FIG. 4.

Analysis of genetic drift for genes linked to ribitol phosphate polymer formation. The translated sequences of tarI′, tarI, tarJ′, tarJ, tarK, and tarL were analyzed for congruency among S. aureus strains. Protein sequences from 13 S. aureus strains were aligned pairwise, using BLAST (National Center for Biotechnology Information [http://www.ncbi.nlm.nih.gov]), to strain COL in order to assess primary sequence variance. Alignments were performed over the entire sequence length (TarI′, 238 amino acids [aa]; TarI, 238 aa; TarJ′, 341 aa; TarJ, 341 aa; TarK, 564 aa; and TarL, 562 aa). S. aureus strains COL, Newman, Mu50, N315, JH9, JH1, Mu3, USA300_TCH1516, USA 300, NCTC 8325, RF122, MRSA252, MW2, and MSSA476 were used in this study. The data plotted show the average numbers of amino acid substitutions observed for the translated products of the loci.

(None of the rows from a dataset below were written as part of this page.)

File: src/rtl/owc_pkg.sv
// constants for the overload window comparator block
// ==========================================================================
// Summary of operation
// - channel result asserts while input lies outside selected window
// - thresholds are 8-bit codes, high resets FF, low resets 00
// - reference word: set0 low, set0 high, set1 low, set1 high bytes
// - channel bit 9 picks reference set 0 or set 1
// - channel bit 15 enables the pair; cleared forces output to 0
// - bits 20-16 give minimum pulse width in converter clocks; 0 none
// - bits 1 and 0 show live high and low results, read only
// - bit 3 latches high result, stays until software writes 0
// - bit 2 latches low result, stays until software writes 0
// - bit 5 interrupt flag from latched results, cleared by writing 0
// - bit 8 gates channel interrupt request toward the CPU
// - write with bit 7 set changes only bits 6-0
// - bit 11 routes channel result to PFC emergency
// - PFC emergency is OR of all channels enabled for it
// - bit 10 routes result to motor emergency, gated by source select
// - channels A, B, C drive overload of PWM channels A, B, C
// - channels B and C have identical registers to channel A
package owc_pkg;
   // ========================================================================
   // register map (word index, byte address is four times it)
   localparam logic [3:0] OWC_IDX_REF = 4'h0;
   localparam logic [3:0] OWC_IDX_CHA = 4'h1;
   localparam logic [5:0] OWC_ADDR_REF = 6'h00;
   localparam logic [5:0] OWC_ADDR_CHA = 6'h04;
   localparam logic [5:0] OWC_ADDR_STEP = 6'h04;
   // ========================================================================
   // reference word fields
   localparam int OWC_SET0_LOW_POS = 0;
   localparam int OWC_SET0_HIGH_POS = 8;
   localparam int OWC_SET1_LOW_POS = 16;
   localparam int OWC_SET1_HIGH_POS = 24;
   localparam logic [7:0] OWC_HIGH_RESET = 8'hFF;
   localparam logic [7:0] OWC_LOW_RESET = 8'h00;
   // ========================================================================
   // channel word fields
   localparam int OWC_LIVE_LOW_POS = 0;
   localparam int OWC_LIVE_HIGH_POS = 1;
   localparam int OWC_LATCH_LOW_POS = 2;
   localparam int OWC_LATCH_HIGH_POS = 3;
   localparam int OWC_IRQ_FLAG_POS = 5;
   localparam int OWC_STATUS_ONLY_POS = 7;
   localparam int OWC_IRQ_EN_POS = 8;
   localparam int OWC_REF_SEL_POS = 9;
   localparam int OWC_MOTOR_EMG_POS = 10;
   localparam int OWC_PFC_EMG_POS = 11;
   localparam int OWC_CMP_EN_POS = 15;
   localparam int OWC_FILTER_POS = 16;
   localparam int OWC_FILTER_WIDTH = 5;
   localparam logic [4:0] OWC_FILTER_RESET = 5'h00;
   localparam logic OWC_FLAG_RESET = 1'b0;
endpackage

File: src/rtl/owc_tick.sv
// converter clock edge detector, one sys cycle pulse per rising edge
`timescale 1ns/1ns
module owc_tick
(
   input wire logic clk_sys,
   input wire logic resetn,
   input wire logic converterClock,
   output logic tick
);
   logic prevLevel;

   always_ff @(posedge clk_sys or negedge resetn)
   begin
      if (!resetn)
      begin
         prevLevel <= 1'b0;
         tick <= 1'b0;
      end
      else
      begin
         prevLevel <= converterClock;
         tick <= converterClock & ~prevLevel;
      end
   end
endmodule

File: src/rtl/owc_time_filter.sv
// minimum pulse width filter for one comparator result
`timescale 1ns/1ns
module owc_time_filter
#(
   parameter int WIDTH = 5
)
(
   input wire logic clk_sys,
   input wire logic resetn,
   input wire logic enable,
   input wire logic rawResult,
   input wire logic tick,
   input wire logic [WIDTH-1:0] minWidth,
   output logic result
);
   logic [WIDTH-1:0] count;

   if (WIDTH < 1 || WIDTH > 16)
   begin : badWidth
      $error("owc_time_filter: WIDTH out of range");
   end

   // counts converter clock edges seen while the raw result stays high
   always_ff @(posedge clk_sys or negedge resetn)
   begin
      if (!resetn)
         count <= '0;
      else if (!enable || !rawResult)
         count <= '0;
      // stops at the limit, so a lowered limit cannot make it wrap
      else if (tick && count < minWidth)
         count <= count + 1'b1;
   end

   // release is immediate; only the asserting edge is qualified
   always_ff @(posedge clk_sys or negedge resetn)
   begin
      if (!resetn)
         result <= 1'b0;
      else if (!enable)
         result <= 1'b0;
      else if (minWidth == '0)
         result <= rawResult;
      else
         result <= rawResult && (count >= minWidth);
   end
endmodule

File: src/rtl/owc_overload_window_comparator.sv
// overload window comparator control, status and protection outputs
`timescale 1ns/1ns
module owc_overload_window_comparator
#(
   parameter int NUM_CH = 3
)
(
   input wire logic clk_sys,
   input wire logic resetn,
   input wire logic [5:0] regAddr,
   input wire logic [31:0] regWriteData,
   input wire logic regWrite,
   input wire logic regRead,
   output logic [31:0] regReadData,
   input wire logic converterClock,
   input wire logic [NUM_CH-1:0] aboveHighRaw,
   input wire logic [NUM_CH-1:0] belowLowRaw,
   input wire logic emergencySourceSelect,
   output logic [NUM_CH-1:0][7:0] highThreshold,
   output logic [NUM_CH-1:0][7:0] lowThreshold,
   output logic [NUM_CH-1:0] overload,
   output logic motorEmergency,
   output logic pfcEmergency,
   output logic [NUM_CH-1:0] irqRequest
);
   localparam int FW = owc_pkg::OWC_FILTER_WIDTH;

   // the address decode only serves three channel words
   if (NUM_CH < 1 || NUM_CH > 3)
   begin : badNumCh
      $error("owc: NUM_CH must be 1 to 3");
   end

   // =======================================================================
   // reference levels
   logic [7:0] set0LowLevel;
   logic [7:0] set0HighLevel;
   logic [7:0] set1LowLevel;
   logic [7:0] set1HighLevel;
   logic reference_set_select;
   logic refWrite;

   // one decode feeds both the write enables and the read mux
   assign reference_set_select = regAddr == owc_pkg::OWC_ADDR_REF;
   assign refWrite = regWrite && reference_set_select;

   always_ff @(posedge clk_sys or negedge resetn)
   begin
      if (!resetn)
      begin
         set0LowLevel <= owc_pkg::OWC_LOW_RESET;
         set0HighLevel <= owc_pkg::OWC_HIGH_RESET;
         set1LowLevel <= owc_pkg::OWC_LOW_RESET;
         set1HighLevel <= owc_pkg::OWC_HIGH_RESET;
      end
      else if (refWrite)
      begin
         set0LowLevel <= regWriteData[owc_pkg::OWC_SET0_LOW_POS +: 8];
         set0HighLevel <= regWriteData[owc_pkg::OWC_SET0_HIGH_POS +: 8];
         set1LowLevel <= regWriteData[owc_pkg::OWC_SET1_LOW_POS +: 8];
         set1HighLevel <= regWriteData[owc_pkg::OWC_SET1_HIGH_POS +: 8];
      end
   end

   // =======================================================================
   // converter clock edges
   logic converterTick;

   owc_tick tickGen
   (
      .clk_sys(clk_sys),
      .resetn(resetn),
      .converterClock(converterClock),
      .tick(converterTick)
   );

   // =======================================================================
   // per channel configuration, status and filtering
   logic [NUM_CH-1:0][31:0] chanWord;
   logic [NUM_CH-1:0] chanResult;
   logic [NUM_CH-1:0] chanMotorEn;
   logic [NUM_CH-1:0] chanPfcEn;
   logic [NUM_CH-1:0] chanSel;

   genvar ch;
   generate
      for (ch = 0; ch < NUM_CH; ch++)
      begin : chan
         logic [FW-1:0] outputTimeFilter;
         logic comparatorEnable;
         logic pfcEmergencyEnable;
         logic motorEmergencyEnable;
         logic referenceSetSelect;
         logic irqEnable;
         logic latchedIrqFlag;
         logic latchedHighResult;
         logic latchedLowResult;
         logic liveHighResult;
         logic liveLowResult;
         logic prevHigh;
         logic prevLow;
         logic setHigh;
         logic setLow;
         logic chWrite;
         logic statusOnly;
         logic [7:0] next_highThreshold;
         logic [7:0] next_lowThreshold;

         // every channel shares one layout, one word apart
         assign chanSel[ch] = regAddr == 6'(owc_pkg::OWC_ADDR_CHA
            + 6'(ch) * owc_pkg::OWC_ADDR_STEP);
         assign chWrite = regWrite && chanSel[ch];
         assign statusOnly = regWriteData[owc_pkg::OWC_STATUS_ONLY_POS];

         // configuration is left alone on a status-only write
         always_ff @(posedge clk_sys or negedge resetn)
         begin
            if (!resetn)
            begin
               outputTimeFilter <= owc_pkg::OWC_FILTER_RESET;
               comparatorEnable <= 1'b0;
               pfcEmergencyEnable <= 1'b0;
               motorEmergencyEnable <= 1'b0;
               referenceSetSelect <= 1'b0;
               irqEnable <= 1'b0;
            end
            else if (chWrite && !statusOnly)
            begin
               outputTimeFilter <=
                  regWriteData[owc_pkg::OWC_FILTER_POS +: FW];
               comparatorEnable <= regWriteData[owc_pkg::OWC_CMP_EN_POS];
               pfcEmergencyEnable <=
                  regWriteData[owc_pkg::OWC_PFC_EMG_POS];
               motorEmergencyEnable <=
                  regWriteData[owc_pkg::OWC_MOTOR_EMG_POS];
               referenceSetSelect <= regWriteData[owc_pkg::OWC_REF_SEL_POS];
               irqEnable <= regWriteData[owc_pkg::OWC_IRQ_EN_POS];
            end
         end

         // reference set select picks which pair drives the dacs
         always_comb
         begin
            next_highThreshold = set0HighLevel;
            next_lowThreshold = set0LowLevel;
            if (referenceSetSelect)
            begin
               next_highThreshold = set1HighLevel;
               next_lowThreshold = set1LowLevel;
            end
         end

         // threshold codes toward the comparator pair of this channel
         always_ff @(posedge clk_sys or negedge resetn)
         begin
            if (!resetn)
            begin
               highThreshold[ch] <= owc_pkg::OWC_HIGH_RESET;
               lowThreshold[ch] <= owc_pkg::OWC_LOW_RESET;
            end
            else
            begin
               highThreshold[ch] <= next_highThreshold;
               lowThreshold[ch] <= next_lowThreshold;
            end
         end

         owc_time_filter #(.WIDTH(FW)) highFilter
         (
            .clk_sys(clk_sys),
            .resetn(resetn),
            .enable(comparatorEnable),
            .rawResult(aboveHighRaw[ch]),
            .tick(converterTick),
            .minWidth(outputTimeFilter),
            .result(liveHighResult)
         );

         owc_time_filter #(.WIDTH(FW)) lowFilter
         (
            .clk_sys(clk_sys),
            .resetn(resetn),
            .enable(comparatorEnable),
            .rawResult(belowLowRaw[ch]),
            .tick(converterTick),
            .minWidth(outputTimeFilter),
            .result(liveLowResult)
         );

         // outside the window means above high or below low
         assign chanResult[ch] = liveHighResult | liveLowResult;
         assign chanMotorEn[ch] = motorEmergencyEnable;
         assign chanPfcEn[ch] = pfcEmergencyEnable;

         always_ff @(posedge clk_sys or negedge resetn)
         begin
            if (!resetn)
            begin
               prevHigh <= 1'b0;
               prevLow <= 1'b0;
            end
            else
            begin
               prevHigh <= liveHighResult;
               prevLow <= liveLowResult;
            end
         end

         // a new assertion sets, so a still-high input can be cleared
         assign setHigh = liveHighResult & ~prevHigh;
         assign setLow = liveLowResult & ~prevLow;

         // writing 1 keeps a flag, writing 0 clears it; set beats clear
         always_ff @(posedge clk_sys or negedge resetn)
         begin
            if (!resetn)
               latchedHighResult <= owc_pkg::OWC_FLAG_RESET;
            else if (setHigh)
               latchedHighResult <= 1'b1;
            else if (chWrite)
               latchedHighResult <= latchedHighResult &
                  regWriteData[owc_pkg::OWC_LATCH_HIGH_POS];
         end

         always_ff @(posedge clk_sys or negedge resetn)
         begin
            if (!resetn)
               latchedLowResult <= owc_pkg::OWC_FLAG_RESET;
            else if (setLow)
               latchedLowResult <= 1'b1;
            else if (chWrite)
               latchedLowResult <= latchedLowResult &
                  regWriteData[owc_pkg::OWC_LATCH_LOW_POS];
         end

         always_ff @(posedge clk_sys or negedge resetn)
         begin
            if (!resetn)
               latchedIrqFlag <= owc_pkg::OWC_FLAG_RESET;
            else if (setHigh || setLow)
               latchedIrqFlag <= 1'b1;
            else if (chWrite)
               latchedIrqFlag <= latchedIrqFlag &
                  regWriteData[owc_pkg::OWC_IRQ_FLAG_POS];
         end

         // the request follows the flag, so clearing it drops the line
         always_ff @(posedge clk_sys or negedge resetn)
         begin
            if (!resetn)
               irqRequest[ch] <= 1'b0;
            else
               irqRequest[ch] <= latchedIrqFlag & irqEnable;
         end

         // one register stage keeps the pin straight off a flip-flop
         always_ff @(posedge clk_sys or negedge resetn)
         begin
            if (!resetn)
               overload[ch] <= 1'b0;
            else
               overload[ch] <= chanResult[ch];
         end

         // status-only bit reads back as zero
         always_comb
         begin
            chanWord[ch] = '0;
            chanWord[ch][owc_pkg::OWC_FILTER_POS +: FW] = outputTimeFilter;
            chanWord[ch][owc_pkg::OWC_CMP_EN_POS] = comparatorEnable;
            chanWord[ch][owc_pkg::OWC_PFC_EMG_POS] = pfcEmergencyEnable;
            chanWord[ch][owc_pkg::OWC_MOTOR_EMG_POS] = motorEmergencyEnable;
            chanWord[ch][owc_pkg::OWC_REF_SEL_POS] = referenceSetSelect;
            chanWord[ch][owc_pkg::OWC_IRQ_EN_POS] = irqEnable;
            chanWord[ch][owc_pkg::OWC_IRQ_FLAG_POS] = latchedIrqFlag;
            chanWord[ch][owc_pkg::OWC_LATCH_HIGH_POS] = latchedHighResult;
            chanWord[ch][owc_pkg::OWC_LATCH_LOW_POS] = latchedLowResult;
            chanWord[ch][owc_pkg::OWC_LIVE_HIGH_POS] = liveHighResult;
            chanWord[ch][owc_pkg::OWC_LIVE_LOW_POS] = liveLowResult;
         end
      end
   endgenerate

   // =======================================================================
   // emergency outputs
   logic next_motorEmergency;
   logic next_pfcEmergency;

   // motor path needs both the channel enable and the source select
   always_comb
   begin
      next_motorEmergency = emergencySourceSelect &&
         (|(chanResult & chanMotorEn));
      next_pfcEmergency = |(chanResult & chanPfcEn);
   end

   always_ff @(posedge clk_sys or negedge resetn)
   begin
      if (!resetn)
      begin
         motorEmergency <= 1'b0;
         pfcEmergency <= 1'b0;
      end
      else
      begin
         motorEmergency <= next_motorEmergency;
         pfcEmergency <= next_pfcEmergency;
      end
   end

   // =======================================================================
   // register read, unmapped addresses read zero
   logic [31:0] next_readData;

   always_comb
   begin
      next_readData = '0;
      if (reference_set_select)
      begin
         next_readData[owc_pkg::OWC_SET0_LOW_POS +: 8] = set0LowLevel;
         next_readData[owc_pkg::OWC_SET0_HIGH_POS +: 8] = set0HighLevel;
         next_readData[owc_pkg::OWC_SET1_LOW_POS +: 8] = set1LowLevel;
         next_readData[owc_pkg::OWC_SET1_HIGH_POS +: 8] = set1HighLevel;
      end
      for (int i = 0; i < NUM_CH; i++)
      begin
         if (chanSel[i])
            next_readData = chanWord[i];
      end
   end

   // read data stand only in the cycle after the strobe
   always_ff @(posedge clk_sys or negedge resetn)
   begin
      if (!resetn)
         regReadData <= '0;
      else if (regRead)
         regReadData <= next_readData;
      else
         regReadData <= '0;
   end
endmodule

File: config.mk
export PLATFORM = sky130hd
export DESIGN_NAME = owc_overload_window_comparator
export DESIGN_NICKNAME = d
export VERILOG_FILES = /design/src/rtl/owc_pkg.sv /design/src/rtl/owc_tick.sv /design/src/rtl/owc_time_filter.sv /design/src/rtl/owc_overload_window_comparator.sv
export SDC_FILE = /design/constraint.sdc
export NUM_CORES = 1
export LEC_CHECK = 0
export BUFFER_PORTS_ARGS = -buffer_cell sky130_fd_sc_hd__buf_2
export CAP_MARGIN = 0
export CORE_UTILIZATION = 61
export CTS_CLUSTER_SIZE = 16
export DETAILED_ROUTE_END_ITERATION = 8
export GPL_TIMING_DRIVEN = 0
export PLACE_DENSITY = 0.85
export SETUP_SLACK_MARGIN = 0.1
export SLEW_MARGIN = 5
export SYNTH_ARGS = -nofsm -noshare
export SYNTH_HDL_FRONTEND = slang
export SYNTH_SLANG_ARGS = --single-unit
File: constraint.sdc
create_clock -name clk_sys -period 3.7 [get_ports clk_sys]
set_input_delay 1.11 -clock clk_sys [delete_from_list [all_inputs] [get_ports clk_sys]]
set_output_delay 1.11 -clock clk_sys [all_outputs]
set_load 0.005 [all_outputs]
==> summary.txt <==
Status
  • Status: finished, final reports clean

Placement
  • Port Buffers: ~140
  • Dpl hpwl: ~15,000 um
  • Gp weighted congestion: ~0.91

Worst hold path
  • Hold path depth: 1
  • Worst Hold Class: flop to flop

GRT
  • First-pass GRT wire length: ~33,000 um
  • Grt total ovfl: 0
  • Initial antenna violation count: 1
  • Number of global-route vias before repair: 6,320
  • Tot GR Track Use: between 20% and 30%
  • Pin count of the biggest net entering global routing: 125

Routing
  • Final WL: roughly 21,000 um
  • 1st-iter DRT viols: 345
  • Final ANT Viol Nets: 0
  • Avg WL per Cell: 19.8 um
  • Post-route DRC: 0
  • Vias: 6,234
  • Vias per Instance: about 5.9
  • First-pass DRT Iterations: 4

Power and ir drop
  • Peak supply drop: 0.322 mV
  • Sequential share of power: 47.8%
  • Psw: between 0.001 and 0.0015 W
  • Pleak: roughly 5.3 nW
  • Combinational Power Share: 12.0%
  • Clk pwr share: approximately 40%
  • Power Density: 503 mW/mm2
  • P_int: 0.00409 W
  • Switching fraction of total power: 24.1%

CTS
  • Clock sink total: between 200 and 250
  • Hold-fix buffers, CTS: 0
  • Number of CTS-inserted buffers: 21
  • CTS max path bufs: 3
  • Clock Pin Slew Worst Setup and Hold Paths: ~0.060 ns
  • CTS Root Cell: clkbuf_16
  • # Post-CTS Setup Buffers: 0
  • CTS tree: done
  • Worst-Skew Late Latency: about 0.49 ns
  • CTS resizes: 0
  • H-tree depth: 1

Synthesis
  • Netlist Area Pre-Place: between 0.009 and 0.01 mm2
  • Commonest cells in the netlist: dfrtp_1, mux2_2, nand2_1
  • Mapped Nets: 777
  • Post-synthesis sequential area ratio: a little under three fifths
  • Synth top area cells: dfrtp_1, mux2_2, dfstp_2, ha_1, mux4_2
  • Synth Instances: roughly 690
  • Top_reg_cell synth: dfrtp_1
  • Post-Syn Area per Cell: approximately 13 um2
  • Yosys top cell area share: 45.2%
  • Post-synth EDFFs: 0
  • Post-synthesis cell type count: 46
  • Ys Warns: 0
  • Asr flop ratio synth: 100%
  • Dominant cell by count in the synthesized netlist: dfrtp_1
  • Post-synth top area cell: dfrtp_1
  • #FFs+latches synth: 203

Worst setup path
  • Worst Setup EP: highThreshold[7]
  • Flop-to-flop setup slack: 1.65 ns
  • Setup CP Type: flop to output pin
  • Worst Path Max Fanout: 1
  • CP startpoint: highThreshold[7]$_DFF_PN1_
  • Slowest CP cell: dfstp_2
  • Element type at the critical path start: flop
  • Worst-path cell chain: buf_2
  • Crit path capture type: output pin
  • CP peak stage delay: ~0.53 ns
  • Crit path depth: 1
  • CP arrival: about 1.1 ns
  • CP top delay family: flip-flops
  • RR Startpoint: chan[1].outputTimeFilter[4]$_DFFE_PN0P_
  • FF-to-FF path depth: 6
  • Worst path bufs/invs: 1
  • Worst flop-to-flop path endpoint: chan[1].lowFilter.count[2]$_DFFE_PN0P_
  • Worst endpoint required time: 2.59 ns

Finish
  • Layout cells sized above 1: approximately 42%
  • Final core occ: between 70 and 80%
  • Area grow syn2layout: 18.6%
  • Fin nets: between 900 and 1,000
  • Filler instances: between 800 and 900

STA
  • Slew Limit Headroom: 59.3%
  • Min Clock Period, post-route: ~2.2 ns
  • RSZ-0062 raised after global routing: false
  • Final hold vios: 0
  • Final Max Tran Viols: 0
  • Worst Hold Slack: between 0.4 and 0.5 ns
  • Least-Margin Pin Slew: roughly 0.6 ns
  • Worst-case clock skew: around 0.0096 ns
  • Final setup fails: 0
  • Fmax: between 400 and 500 MHz
  • Final period util: around three fifths

Die
  • Placement row count: between 40 and 50
  • Core box area: 0.0145 mm2
  • Die X-Extent: ~120 um
  • Starting Density: between 60 and 70%
  • Total die area: around 0.015 mm2
  • Top Ports: 138
  • Vert. Die Dim: ~120 um

Flow run
  • Max_cap viols: 0
worst reg2reg max path, stage by stage (launching register included):
cell	delay [ns]
dfrtp_1	0.41
inv_1	0.10
ha_1	0.34
a21oi_1	0.20
o221ai_1	0.30
or3_1	0.44
a21oi_1	0.17
power groups by stage:
stage               Combinational [W]  Clock (W)  Sequential, W
floorplan                    0.000369          0        0.00258
global placement             0.000600          0        0.00259
detailed placement           0.000642          0        0.00261
CTS                          0.000650    0.00219        0.00257
global route                 0.000714    0.00228        0.00260
finish                       0.000646    0.00217        0.00258
registers in the layout, indices dropped and copies added, names as in the netlist, 8 cells and up:
signal	cells
chan.lowFilter.count	15
set1HighLevel	8
regReadData	32
chan.highFilter.count	15
set0HighLevel	8
highThreshold	24
lowThreshold	24
set0LowLevel	8
chan.outputTimeFilter	15
set1LowLevel	8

From these data, it can be seen that the products of the tarI′J′K gene cluster have a higher level of divergence than the products of the tarIJL gene cluster. *, P < 0.05. For the products of the tarI′J′K genes, the various numbers of substitutions as well as differing types and locations of substitutions per strain are reflected in the large standard deviation, supporting the notion that these substitutions occurred randomly. The few small sequence variations observed for products of the tarIJL gene cluster, however, were all conservative sequence substitutions common to many strains in a group. These data suggest that only the tarIJL gene cluster is stabilized by purifying selection.